Problem description —
Going from the top of the data below, give again each line through the one containing "nand3: 446 / 446", both ends kept.

[Items from a data source]
..........

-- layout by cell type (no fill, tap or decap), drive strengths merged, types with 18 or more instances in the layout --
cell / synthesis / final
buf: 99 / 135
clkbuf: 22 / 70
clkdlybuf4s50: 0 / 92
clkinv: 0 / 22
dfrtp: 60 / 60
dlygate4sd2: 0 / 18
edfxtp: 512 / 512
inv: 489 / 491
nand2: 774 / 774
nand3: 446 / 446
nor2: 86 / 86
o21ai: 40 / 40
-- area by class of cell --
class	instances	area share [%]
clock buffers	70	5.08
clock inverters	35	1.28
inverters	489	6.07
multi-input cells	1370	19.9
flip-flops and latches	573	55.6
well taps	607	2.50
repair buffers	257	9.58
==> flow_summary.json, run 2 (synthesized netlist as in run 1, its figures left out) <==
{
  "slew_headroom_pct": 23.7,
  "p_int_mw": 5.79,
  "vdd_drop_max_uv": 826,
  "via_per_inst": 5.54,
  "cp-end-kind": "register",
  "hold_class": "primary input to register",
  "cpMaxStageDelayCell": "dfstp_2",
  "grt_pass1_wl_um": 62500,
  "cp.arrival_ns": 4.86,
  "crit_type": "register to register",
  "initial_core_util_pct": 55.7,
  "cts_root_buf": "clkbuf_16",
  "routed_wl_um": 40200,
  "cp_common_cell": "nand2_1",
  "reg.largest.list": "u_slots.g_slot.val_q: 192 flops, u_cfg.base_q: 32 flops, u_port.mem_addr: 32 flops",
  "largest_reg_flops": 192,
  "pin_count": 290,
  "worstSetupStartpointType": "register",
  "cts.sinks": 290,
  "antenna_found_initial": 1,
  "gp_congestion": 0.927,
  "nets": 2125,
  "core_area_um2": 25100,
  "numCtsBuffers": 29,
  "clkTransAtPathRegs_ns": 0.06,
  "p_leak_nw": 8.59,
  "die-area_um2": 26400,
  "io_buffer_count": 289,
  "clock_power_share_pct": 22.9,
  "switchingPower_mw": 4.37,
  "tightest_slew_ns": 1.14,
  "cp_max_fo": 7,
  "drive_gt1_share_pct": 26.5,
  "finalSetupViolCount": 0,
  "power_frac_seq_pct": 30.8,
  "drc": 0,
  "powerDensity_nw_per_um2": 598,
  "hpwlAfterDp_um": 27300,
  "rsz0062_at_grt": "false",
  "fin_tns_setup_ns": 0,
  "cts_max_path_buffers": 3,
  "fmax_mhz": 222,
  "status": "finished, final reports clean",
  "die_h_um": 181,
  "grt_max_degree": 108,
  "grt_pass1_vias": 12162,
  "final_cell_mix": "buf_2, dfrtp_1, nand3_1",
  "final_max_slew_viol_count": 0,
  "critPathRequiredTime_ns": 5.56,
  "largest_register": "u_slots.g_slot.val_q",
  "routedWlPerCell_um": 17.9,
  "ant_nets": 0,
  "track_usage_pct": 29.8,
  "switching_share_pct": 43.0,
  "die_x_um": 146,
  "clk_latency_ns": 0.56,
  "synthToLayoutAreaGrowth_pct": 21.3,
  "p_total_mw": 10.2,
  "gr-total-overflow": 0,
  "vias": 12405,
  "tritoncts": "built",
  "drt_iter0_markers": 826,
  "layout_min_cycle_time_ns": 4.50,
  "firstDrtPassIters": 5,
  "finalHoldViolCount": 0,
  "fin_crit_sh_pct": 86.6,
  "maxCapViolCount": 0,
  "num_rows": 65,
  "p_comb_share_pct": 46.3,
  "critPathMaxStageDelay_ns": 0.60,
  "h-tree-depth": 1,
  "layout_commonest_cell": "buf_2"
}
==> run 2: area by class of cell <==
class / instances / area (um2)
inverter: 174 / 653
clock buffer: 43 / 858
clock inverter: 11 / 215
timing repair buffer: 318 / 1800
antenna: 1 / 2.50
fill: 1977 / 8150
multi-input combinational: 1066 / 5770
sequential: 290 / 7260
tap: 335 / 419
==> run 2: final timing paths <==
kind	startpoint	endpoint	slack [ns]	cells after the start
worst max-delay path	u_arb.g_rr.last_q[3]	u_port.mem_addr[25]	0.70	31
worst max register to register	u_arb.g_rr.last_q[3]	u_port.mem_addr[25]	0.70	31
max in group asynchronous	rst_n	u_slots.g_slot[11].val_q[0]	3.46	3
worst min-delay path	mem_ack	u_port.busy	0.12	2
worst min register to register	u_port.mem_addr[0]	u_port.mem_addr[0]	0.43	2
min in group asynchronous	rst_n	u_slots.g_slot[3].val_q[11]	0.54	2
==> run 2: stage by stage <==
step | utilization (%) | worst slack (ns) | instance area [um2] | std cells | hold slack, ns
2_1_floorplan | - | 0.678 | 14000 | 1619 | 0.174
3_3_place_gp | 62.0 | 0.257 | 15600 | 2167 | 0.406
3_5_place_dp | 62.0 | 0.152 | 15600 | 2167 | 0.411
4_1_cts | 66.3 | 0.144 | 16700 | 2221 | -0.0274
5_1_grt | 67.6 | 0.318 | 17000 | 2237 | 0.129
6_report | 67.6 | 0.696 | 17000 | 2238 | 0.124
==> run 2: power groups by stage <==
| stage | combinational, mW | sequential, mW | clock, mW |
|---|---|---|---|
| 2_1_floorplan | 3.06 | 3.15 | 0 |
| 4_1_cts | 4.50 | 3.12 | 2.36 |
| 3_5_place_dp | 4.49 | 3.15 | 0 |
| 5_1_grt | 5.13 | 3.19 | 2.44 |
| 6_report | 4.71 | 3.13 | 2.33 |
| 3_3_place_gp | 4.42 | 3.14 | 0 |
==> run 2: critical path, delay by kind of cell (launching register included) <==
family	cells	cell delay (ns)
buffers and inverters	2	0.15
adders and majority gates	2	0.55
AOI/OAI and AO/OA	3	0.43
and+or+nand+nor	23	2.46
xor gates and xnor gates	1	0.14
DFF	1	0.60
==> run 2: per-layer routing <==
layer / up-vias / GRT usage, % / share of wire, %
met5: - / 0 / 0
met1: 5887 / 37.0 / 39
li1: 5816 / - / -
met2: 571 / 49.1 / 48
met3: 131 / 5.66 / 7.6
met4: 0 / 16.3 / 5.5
`src/rtl/scAct_pkg.sv`:
```
package scAct_pkg;

  typedef enum logic [2:0] {
    IDLE            = 3'd0,
    POWER_UP        = 3'd1,
    CLK_RUN_PRE_RST = 3'd2,
    ATR_WAIT        = 3'd3,
    ACTIVE          = 3'd4
  } actState_e;

  // strobes from control to datapath
  typedef struct packed {
    logic startAck;
    logic cntClr;
    logic cntEn;
    logic setEarly;
    logic setMute;
  } ctrlStrb_t;

  // conditions reported by the datapath
  typedef struct packed {
    logic startReq;
    logic fallEdge;
    logic blankDone;
    logic rstDone;
    logic beforeEarly;
    logic muteHit;
  } dpFlags_t;

  localparam int START_BIT = 0;
  localparam int IOEN_BIT  = 5;
  localparam int LVL_LSB   = 6;
  localparam int C4_BIT    = 5;
  localparam int C8_BIT    = 4;
  localparam int EARLY_BIT = 6;
  localparam int MUTE_BIT  = 5;

endpackage

```
`src/rtl/scAct_dp.sv`:
```
module scAct_dp
  import scAct_pkg::*;
#(
  parameter int CNT_W        = 16,
  parameter int RST_CYCLES   = 42100,
  parameter int BLANK_CYCLES = 200,
  parameter int SYNC_STAGES  = 2
) (
  input  logic       clk,
  input  logic       rstN,
  input  logic       cfgWrite,
  input  logic [7:0] cfgData,
  input  logic       clkInActive,
  input  logic [7:0] earlyHi,
  input  logic [7:0] earlyLo,
  input  logic [7:0] muteHi,
  input  logic [7:0] muteLo,
  input  logic [7:0] statusMask,
  input  logic       statusClr,
  input  logic       ioCardIn,
  input  ctrlStrb_t  strb,
  output dpFlags_t   flags,
  output logic [7:0] settingsQ,
  output logic [7:0] statusQ,
  output logic       intN
);

  localparam logic [CNT_W-1:0] RST_LAST  = CNT_W'(RST_CYCLES - 1);
  localparam logic [CNT_W-1:0] BLANK_LIM = CNT_W'(BLANK_CYCLES);
  localparam logic [CNT_W-1:0] CNT_MAX   = '1;

  logic [SYNC_STAGES-1:0] ioSync;
  logic                   ioPrev;
  logic [CNT_W-1:0]       cycCnt;
  logic [15:0]            earlyLim;
  logic [15:0]            muteLim;

  assign earlyLim = {earlyHi, earlyLo};
  assign muteLim  = {muteHi, muteLo};

  // IO synchronizer, idle level high
  generate
    if (SYNC_STAGES == 1) begin : gSync1
      always_ff @(posedge clk or negedge rstN)
        if (!rstN) ioSync <= '1;
        else       ioSync <= ioCardIn;
    end else begin : gSyncN
      always_ff @(posedge clk or negedge rstN)
        if (!rstN) ioSync <= '1;
        else       ioSync <= {ioSync[SYNC_STAGES-2:0], ioCardIn};
    end
  endgenerate

  always_ff @(posedge clk or negedge rstN)
    if (!rstN) ioPrev <= 1'b1;
    else       ioPrev <= ioSync[SYNC_STAGES-1];

  // settings register with self-clearing start bit
  always_ff @(posedge clk or negedge rstN) begin
    if (!rstN) begin
      settingsQ <= '0;
    end else if (cfgWrite) begin
      settingsQ <= cfgData;
    end else if (strb.startAck) begin
      settingsQ[START_BIT] <= 1'b0;
    end
  end

  // card clock cycle counter, saturating
  always_ff @(posedge clk or negedge rstN) begin
    if (!rstN) begin
      cycCnt <= '0;
    end else if (strb.cntClr) begin
      cycCnt <= '0;
    end else if (strb.cntEn && cycCnt != CNT_MAX) begin
      cycCnt <= cycCnt + 1'b1;
    end
  end

  // sticky status, set wins over clear
  always_ff @(posedge clk or negedge rstN) begin
    if (!rstN) begin
      statusQ <= '0;
    end else begin
      if (statusClr) statusQ <= '0;
      if (strb.setEarly) statusQ[EARLY_BIT] <= 1'b1;
      if (strb.setMute)  statusQ[MUTE_BIT]  <= 1'b1;
    end
  end

  assign intN = ~|(statusQ & ~statusMask);

  always_comb begin
    flags             = '0;
    flags.startReq    = settingsQ[START_BIT] & clkInActive;
    flags.fallEdge    = ioPrev & ~ioSync[SYNC_STAGES-1];
    flags.blankDone   = cycCnt >= BLANK_LIM;
    flags.rstDone     = cycCnt == RST_LAST;
    flags.beforeEarly = 32'(cycCnt) < 32'(earlyLim);
    flags.muteHit     = 32'(cycCnt) == 32'(muteLim);
  end

  // an accepted start leaves the start bit cleared
  assert_start_selfclear_R1: assert property (@(posedge clk) disable iff (!rstN)
    strb.startAck && !cfgWrite |=> !settingsQ[START_BIT]);

  // status bits hold until cleared
  assert_early_sticky_R11: assert property (@(posedge clk) disable iff (!rstN)
    $past(statusQ[EARLY_BIT]) && !$past(statusClr) |-> statusQ[EARLY_BIT]);

  assert_mute_sticky_R11: assert property (@(posedge clk) disable iff (!rstN)
    $past(statusQ[MUTE_BIT]) && !$past(statusClr) |-> statusQ[MUTE_BIT]);

endmodule

```
`src/rtl/scAct_ctrl.sv`:
```
module scAct_ctrl
  import scAct_pkg::*;
(
  input  logic       clk,
  input  logic       rstN,
  input  logic       abort,
  input  logic       vccGood,
  input  dpFlags_t   flags,
  input  logic [7:0] settingsQ,
  input  logic       c4Lvl,
  input  logic       c8Lvl,
  output ctrlStrb_t  strb,
  output logic       vccEn,
  output logic [1:0] vccLevel,
  output logic       ioPullEn,
  output logic       ioLinkEn,
  output logic       c4Out,
  output logic       c8Out,
  output logic       cardClkEn,
  output logic       cardRst
);

  actState_e state, nxtState;
  logic      seenEdge;
  logic      preEdge;
  logic      postVcc;

  assign preEdge = (state == CLK_RUN_PRE_RST) && flags.fallEdge
                   && flags.blankDone && !seenEdge;

  always_comb begin
    nxtState = state;
    strb     = '0;
    unique case (state)
      IDLE: begin
        if (flags.startReq) begin
          strb.startAck = 1'b1;
          strb.cntClr   = 1'b1;
          nxtState      = POWER_UP;
        end
      end
      POWER_UP: begin
        if (vccGood) begin
          strb.cntClr = 1'b1;
          nxtState    = CLK_RUN_PRE_RST;
        end
      end
      CLK_RUN_PRE_RST: begin
        strb.cntEn = 1'b1;
        if (preEdge) begin
          strb.setEarly = 1'b1;
          strb.setMute  = 1'b1;
        end
        if (flags.rstDone) begin
          strb.cntClr = 1'b1;
          nxtState    = (seenEdge || preEdge) ? ACTIVE : ATR_WAIT;
        end
      end
      ATR_WAIT: begin
        strb.cntEn = 1'b1;
        if (flags.muteHit) begin
          strb.setMute = 1'b1;
          nxtState     = ACTIVE;
        end else if (flags.fallEdge) begin
          strb.setEarly = flags.beforeEarly;
          nxtState      = ACTIVE;
        end
      end
      ACTIVE: nxtState = ACTIVE;
      default: nxtState = IDLE;
    endcase
    if (abort) begin
      strb     = '0;
      nxtState = IDLE;
    end
  end

  always_ff @(posedge clk or negedge rstN) begin
    if (!rstN) state <= IDLE;
    else       state <= nxtState;
  end

  always_ff @(posedge clk or negedge rstN) begin
    if (!rstN)                      seenEdge <= 1'b0;
    else if (abort || strb.startAck) seenEdge <= 1'b0;
    else if (preEdge)               seenEdge <= 1'b1;
  end

  assign postVcc   = (state == CLK_RUN_PRE_RST) || (state == ATR_WAIT)
                     || (state == ACTIVE);
  assign vccEn     = (state != IDLE);
  assign vccLevel  = vccEn ? settingsQ[LVL_LSB+1:LVL_LSB] : 2'b00;
  assign ioPullEn  = postVcc;
  assign ioLinkEn  = postVcc & settingsQ[IOEN_BIT];
  assign c4Out     = postVcc & c4Lvl;
  assign c8Out     = postVcc & c8Lvl;
  assign cardClkEn = postVcc;
  assign cardRst   = (state == ATR_WAIT) || (state == ACTIVE);

  // pull-up never enabled without the supply request
  assert_pullup_needs_vcc_R4: assert property (@(posedge clk) disable iff (!rstN)
    ioPullEn |-> vccEn);

  // reset released only with a running card clock, after the count ends
  assert_rst_with_clock_R5: assert property (@(posedge clk) disable iff (!rstN)
    cardRst |-> cardClkEn);

  assert_rst_after_count_R5: assert property (@(posedge clk) disable iff (!rstN)
    $rose(cardRst) |-> $past(flags.rstDone));

  // abort drops the slot to rest
  assert_abort_idle_R12: assert property (@(posedge clk) disable iff (!rstN)
    abort |=> !vccEn && !cardRst && !cardClkEn);

endmodule

```
`src/rtl/scAct_top.sv`:
```
module scAct_top
  import scAct_pkg::*;
#(
  parameter int CNT_W        = 16,
  parameter int RST_CYCLES   = 42100,
  parameter int BLANK_CYCLES = 200,
  parameter int SYNC_STAGES  = 2
) (
  input  logic       clk,
  input  logic       rstN,
  input  logic       abort,
  input  logic       clkInActive,
  input  logic       cfgWrite,
  input  logic [7:0] cfgData,
  input  logic [7:0] auxReg,
  input  logic [7:0] earlyHi,
  input  logic [7:0] earlyLo,
  input  logic [7:0] muteHi,
  input  logic [7:0] muteLo,
  input  logic [7:0] statusMask,
  input  logic       statusClr,
  input  logic       vccGood,
  input  logic       ioCardIn,
  output logic [7:0] settingsOut,
  output logic [7:0] statusOut,
  output logic       intN,
  output logic       vccEn,
  output logic [1:0] vccLevel,
  output logic       ioPullEn,
  output logic       ioLinkEn,
  output logic       c4Out,
  output logic       c8Out,
  output logic       cardClkEn,
  output logic       cardRst
);

  ctrlStrb_t strb;
  dpFlags_t  flags;
  logic      unusedAux;

  assign unusedAux = ^{auxReg[7:6], auxReg[3:0]};

  scAct_dp #(
    .CNT_W       (CNT_W),
    .RST_CYCLES  (RST_CYCLES),
    .BLANK_CYCLES(BLANK_CYCLES),
    .SYNC_STAGES (SYNC_STAGES)
  ) dp_i (
    .clk        (clk),
    .rstN       (rstN),
    .cfgWrite   (cfgWrite),
    .cfgData    (cfgData),
    .clkInActive(clkInActive),
    .earlyHi    (earlyHi),
    .earlyLo    (earlyLo),
    .muteHi     (muteHi),
    .muteLo     (muteLo),
    .statusMask (statusMask),
    .statusClr  (statusClr),
    .ioCardIn   (ioCardIn),
    .strb       (strb),
    .flags      (flags),
    .settingsQ  (settingsOut),
    .statusQ    (statusOut),
    .intN       (intN)
  );

  scAct_ctrl ctrl_i (
    .clk      (clk),
    .rstN     (rstN),
    .abort    (abort),
    .vccGood  (vccGood),
    .flags    (flags),
    .settingsQ(settingsOut),
    .c4Lvl    (auxReg[C4_BIT]),
    .c8Lvl    (auxReg[C8_BIT]),
    .strb     (strb),
    .vccEn    (vccEn),
    .vccLevel (vccLevel),
    .ioPullEn (ioPullEn),
    .ioLinkEn (ioLinkEn),
    .c4Out    (c4Out),
    .c8Out    (c8Out),
    .cardClkEn(cardClkEn),
    .cardRst  (cardRst)
  );

endmodule

```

..........

Task result —
-- layout by cell type (no fill, tap or decap), drive strengths merged, types with 18 or more instances in the layout --
cell / synthesis / final
buf: 99 / 135
clkbuf: 22 / 70
clkdlybuf4s50: 0 / 92
clkinv: 0 / 22
dfrtp: 60 / 60
dlygate4sd2: 0 / 18
edfxtp: 512 / 512
inv: 489 / 491
nand2: 774 / 774
nand3: 446 / 446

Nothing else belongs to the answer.